====== Input for this task

<file path="src/rtl/iir_pkg.sv">
// Shared definitions for the IIR coefficient controller: default geometry,
// unity-gain constant, FSM state encoding and the coefficient word type.
package iir_pkg;

  localparam int WIDTH   = 16;
  localparam int N_ORDER = 4;
  localparam int UNITY   = 32768;

  typedef enum logic [2:0] {IDLE, CHECK, ARMED, SWAP, FLUSH, RAMP} state_t;

  typedef logic [WIDTH-1:0] coef_t;

endpackage

</file>
<file path="src/rtl/iir_coef_bank.sv">
// Dual-bank coefficient register file: host-written shadow bank, active bank driving
// the filter, and the shadow sum for the gain check. Define COEF_RAMP_EN for ramped updates.
module iir_coef_bank
  import iir_pkg::*;
#(
  parameter int  N_order   = N_ORDER,
  parameter int  Width     = WIDTH,
  parameter int  UNITY     = iir_pkg::UNITY,
  parameter int  RST_A0    = 30000,
  parameter int  RAMP_STEP = 1000,
  localparam int IDX_W     = $clog2(N_order),
  localparam int SUM_W     = Width + $clog2(2*N_order)
) (
  input  logic                     i_clkp,
  input  logic                     i_rst,
  input  logic                     i_wr_en,
  input  logic                     i_wr_sel,
  input  logic [IDX_W-1:0]         i_wr_idx,
  input  logic [Width-1:0]         i_wr_data,
  input  logic                     i_step,
  output logic [Width*N_order-1:0] o_factor_a,
  output logic [Width*N_order-1:0] o_factor_b,
  output logic [SUM_W-1:0]         o_shadow_sum
`ifdef COEF_RAMP_EN
  ,
  output logic                     o_ramp_last
`endif
);

  localparam logic [Width-1:0] RST_A = Width'(RST_A0);
  localparam logic [Width-1:0] RST_B = Width'(UNITY - RST_A0);

  logic [Width-1:0] sh_a  [N_order];
  logic [Width-1:0] sh_b  [N_order];
  logic [Width-1:0] act_a [N_order];
  logic [Width-1:0] act_b [N_order];

`ifdef COEF_RAMP_EN
  localparam logic [Width-1:0] STEP = Width'(RAMP_STEP);

  // Move cur toward tgt by at most STEP; never overshoots, so no wrap is possible.
  function automatic logic [Width-1:0] ramp_to(input logic [Width-1:0] cur,
                                               input logic [Width-1:0] tgt);
    logic [Width-1:0] diff;
    diff = (cur < tgt) ? tgt - cur : cur - tgt;
    if (diff <= STEP) return tgt;
    return (cur < tgt) ? cur + STEP : cur - STEP;
  endfunction

  logic [Width-1:0] nxt_a [N_order];
  logic [Width-1:0] nxt_b [N_order];

  always_comb begin
    o_ramp_last = 1'b1;
    for (int i = 0; i < N_order; i++) begin
      nxt_a[i] = ramp_to(act_a[i], sh_a[i]);
      nxt_b[i] = ramp_to(act_b[i], sh_b[i]);
      if (nxt_a[i] != sh_a[i] || nxt_b[i] != sh_b[i]) o_ramp_last = 1'b0;
    end
  end
`endif

  always_ff @(posedge i_clkp or posedge i_rst) begin
    if (i_rst) begin
      // NOTE: both banks are flops rather than RAM, so every entry has a reset value;
      // a reset mid-commit therefore reverts the shadow bank as well as the active one.
      for (int i = 0; i < N_order; i++) begin
        sh_a[i]  <= (i == 0) ? RST_A : '0;
        sh_b[i]  <= (i == 0) ? RST_B : '0;
        act_a[i] <= (i == 0) ? RST_A : '0;
        act_b[i] <= (i == 0) ? RST_B : '0;
      end
    end else begin
      // NOTE: non-blocking assignments keep every register update order-independent.
      if (i_wr_en) begin
        if (i_wr_sel) sh_b[i_wr_idx] <= i_wr_data;
        else          sh_a[i_wr_idx] <= i_wr_data;
      end
      if (i_step) begin
`ifdef COEF_RAMP_EN
        act_a <= nxt_a;
        act_b <= nxt_b;
`else
        act_a <= sh_a;
        act_b <= sh_b;
`endif
      end
    end
  end

  always_comb begin
    // NOTE: defaults first so no path through this block can infer a latch.
    o_shadow_sum = '0;
    o_factor_a   = '0;
    o_factor_b   = '0;
    for (int i = 0; i < N_order; i++) begin
      o_shadow_sum = o_shadow_sum + SUM_W'(sh_a[i]) + SUM_W'(sh_b[i]);
      o_factor_a[i*Width +: Width] = act_a[i];
      o_factor_b[i*Width +: Width] = act_b[i];
    end
  end

endmodule

</file>
<file path="src/rtl/iir_coef_sched.sv">
// Coefficient scheduler FSM: gain-checked commit, swap at a sample boundary, then flush.
// Define COEF_RAMP_EN to replace the atomic swap + flush by a per-sample ramp.
module iir_coef_sched
  import iir_pkg::*;
#(
  parameter int  N_order     = N_ORDER,
  parameter int  Width       = WIDTH,
  parameter int  UNITY       = iir_pkg::UNITY,
  parameter int  CHECK_UNITY = 1,
  parameter int  RST_A0      = 30000,
  parameter int  FLUSH_CYC   = 4,
  parameter int  RAMP_STEP   = 1000,
  localparam int IDX_W       = $clog2(N_order),
  localparam int SUM_W       = Width + $clog2(2*N_order)
) (
  input  logic                     i_clkp,
  input  logic                     i_rst,
  input  logic                     i_wr_vld,
  output logic                     o_wr_rdy,
  input  logic                     i_wr_sel,
  input  logic [IDX_W-1:0]         i_wr_idx,
  input  logic [Width-1:0]         i_wr_data,
  input  logic                     i_commit,
  input  logic                     i_smp_stb,
  output logic [Width*N_order-1:0] o_factor_a,
  output logic [Width*N_order-1:0] o_factor_b,
  output logic                     o_filter_rstn,
  output logic                     o_busy,
  output logic                     o_swap_done,
  output logic                     o_gain_err,
  output logic [15:0]              o_swap_cnt
);

  localparam int               CNT_W     = (FLUSH_CYC > 1) ? $clog2(FLUSH_CYC) : 1;
  localparam logic [SUM_W-1:0] UNITY_SUM = SUM_W'(UNITY);

  state_t           state;
  logic [CNT_W-1:0] flush_cnt;
  logic [SUM_W-1:0] shadow_sum;
  logic             wr_en;
  logic             bank_step;

  assign wr_en = i_wr_vld && o_wr_rdy;

`ifdef COEF_RAMP_EN
  logic ramp_last;
  assign bank_step = (state == RAMP) && i_smp_stb;
`else
  assign bank_step = (state == SWAP);
`endif

  iir_coef_bank #(
    .N_order   (N_order),
    .Width     (Width),
    .UNITY     (UNITY),
    .RST_A0    (RST_A0),
    .RAMP_STEP (RAMP_STEP)
  ) u_bank (
    .i_clkp       (i_clkp),
    .i_rst        (i_rst),
    .i_wr_en      (wr_en),
    .i_wr_sel     (i_wr_sel),
    .i_wr_idx     (i_wr_idx),
    .i_wr_data    (i_wr_data),
    .i_step       (bank_step),
    .o_factor_a   (o_factor_a),
    .o_factor_b   (o_factor_b),
    .o_shadow_sum (shadow_sum)
`ifdef COEF_RAMP_EN
    ,
    .o_ramp_last  (ramp_last)
`endif
  );

  // Outputs are registered alongside the state, so each transition sets them explicitly.
  always_ff @(posedge i_clkp or posedge i_rst) begin
    if (i_rst) begin
      state         <= IDLE;
      flush_cnt     <= '0;
      o_wr_rdy      <= 1'b1;
      o_busy        <= 1'b0;
      o_swap_done   <= 1'b0;
      o_gain_err    <= 1'b0;
      o_filter_rstn <= 1'b1;
      o_swap_cnt    <= '0;
    end else begin
      o_swap_done <= 1'b0;
      case (state)
        IDLE: begin
          if (i_commit) begin
            state    <= CHECK;
            o_busy   <= 1'b1;
            o_wr_rdy <= 1'b0;
          end
        end
        CHECK: begin
          if (CHECK_UNITY != 0 && shadow_sum != UNITY_SUM) begin
            state      <= IDLE;
            o_gain_err <= 1'b1;
            o_busy     <= 1'b0;
            o_wr_rdy   <= 1'b1;
          end else begin
            state      <= ARMED;
            o_gain_err <= 1'b0;
          end
        end
        ARMED: begin
          if (i_smp_stb) begin
`ifdef COEF_RAMP_EN
            state <= RAMP;
`else
            state <= SWAP;
`endif
          end
        end
        SWAP: begin
          if (FLUSH_CYC > 0) begin
            state         <= FLUSH;
            o_filter_rstn <= 1'b0;
            flush_cnt     <= CNT_W'(FLUSH_CYC - 1);
          end else begin
            state       <= IDLE;
            o_busy      <= 1'b0;
            o_wr_rdy    <= 1'b1;
            o_swap_done <= 1'b1;
            o_swap_cnt  <= o_swap_cnt + 16'd1;
          end
        end
        FLUSH: begin
          if (flush_cnt == '0) begin
            state         <= IDLE;
            o_filter_rstn <= 1'b1;
            o_busy        <= 1'b0;
            o_wr_rdy      <= 1'b1;
            o_swap_done   <= 1'b1;
            o_swap_cnt    <= o_swap_cnt + 16'd1;
          end else begin
            flush_cnt <= flush_cnt - CNT_W'(1);
          end
        end
`ifdef COEF_RAMP_EN
        RAMP: begin
          // The bank takes its last step on this same strobe.
          if (i_smp_stb && ramp_last) begin
            state       <= IDLE;
            o_busy      <= 1'b0;
            o_wr_rdy    <= 1'b1;
            o_swap_done <= 1'b1;
            o_swap_cnt  <= o_swap_cnt + 16'd1;
          end
        end
`endif
        default: begin
          state         <= IDLE;
          o_busy        <= 1'b0;
          o_wr_rdy      <= 1'b1;
          o_filter_rstn <= 1'b1;
        end
      endcase
    end
  end

endmodule

</file>
<file path="config.mk">
export PLATFORM = sky130hd
export DESIGN_NAME = iir_coef_sched
export DESIGN_NICKNAME = d
export VERILOG_FILES = /design/src/rtl/iir_pkg.sv /design/src/rtl/iir_coef_bank.sv /design/src/rtl/iir_coef_sched.sv
export SDC_FILE = /design/constraint.sdc
export NUM_CORES = 1
export LEC_CHECK = 0
export ABC_AREA = 1
export CAP_MARGIN = 15
export CORE_UTILIZATION = 40
export CTS_BUF_LIST = sky130_fd_sc_hd__clkbuf_8
export DETAILED_ROUTE_END_ITERATION = 16
export GPL_ROUTABILITY_DRIVEN = 0
export SETUP_SLACK_MARGIN = 0.5
export SLEW_MARGIN = 10
export SYNTH_ARGS = -nofsm -noshare
export SYNTH_HDL_FRONTEND = slang
export SYNTH_SLANG_ARGS = --single-unit
</file>
<file path="constraint.sdc">
create_clock -name i_clkp -period 10.3 [get_ports i_clkp]
set_input_delay 1.545 -clock i_clkp [delete_from_list [all_inputs] [get_ports i_clkp]]
set_output_delay 1.545 -clock i_clkp [all_outputs]
set_load 0.02 [all_outputs]
</file>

============

▸ What needs to be done:
Give exactly the lines from the one with "export LEC_CHECK = 0" to the end of the entries, nothing before them.

▸ Response box:
export LEC_CHECK = 0
export ABC_AREA = 1
export CAP_MARGIN = 15
export CORE_UTILIZATION = 40
export CTS_BUF_LIST = sky130_fd_sc_hd__clkbuf_8
export DETAILED_ROUTE_END_ITERATION = 16
export GPL_ROUTABILITY_DRIVEN = 0
export SETUP_SLACK_MARGIN = 0.5
export SLEW_MARGIN = 10
export SYNTH_ARGS = -nofsm -noshare
export SYNTH_HDL_FRONTEND = slang
export SYNTH_SLANG_ARGS = --single-unit
</file>
<file path="constraint.sdc">
create_clock -name i_clkp -period 10.3 [get_ports i_clkp]
set_input_delay 1.545 -clock i_clkp [delete_from_list [all_inputs] [get_ports i_clkp]]
set_output_delay 1.545 -clock i_clkp [all_outputs]
set_load 0.02 [all_outputs]
</file>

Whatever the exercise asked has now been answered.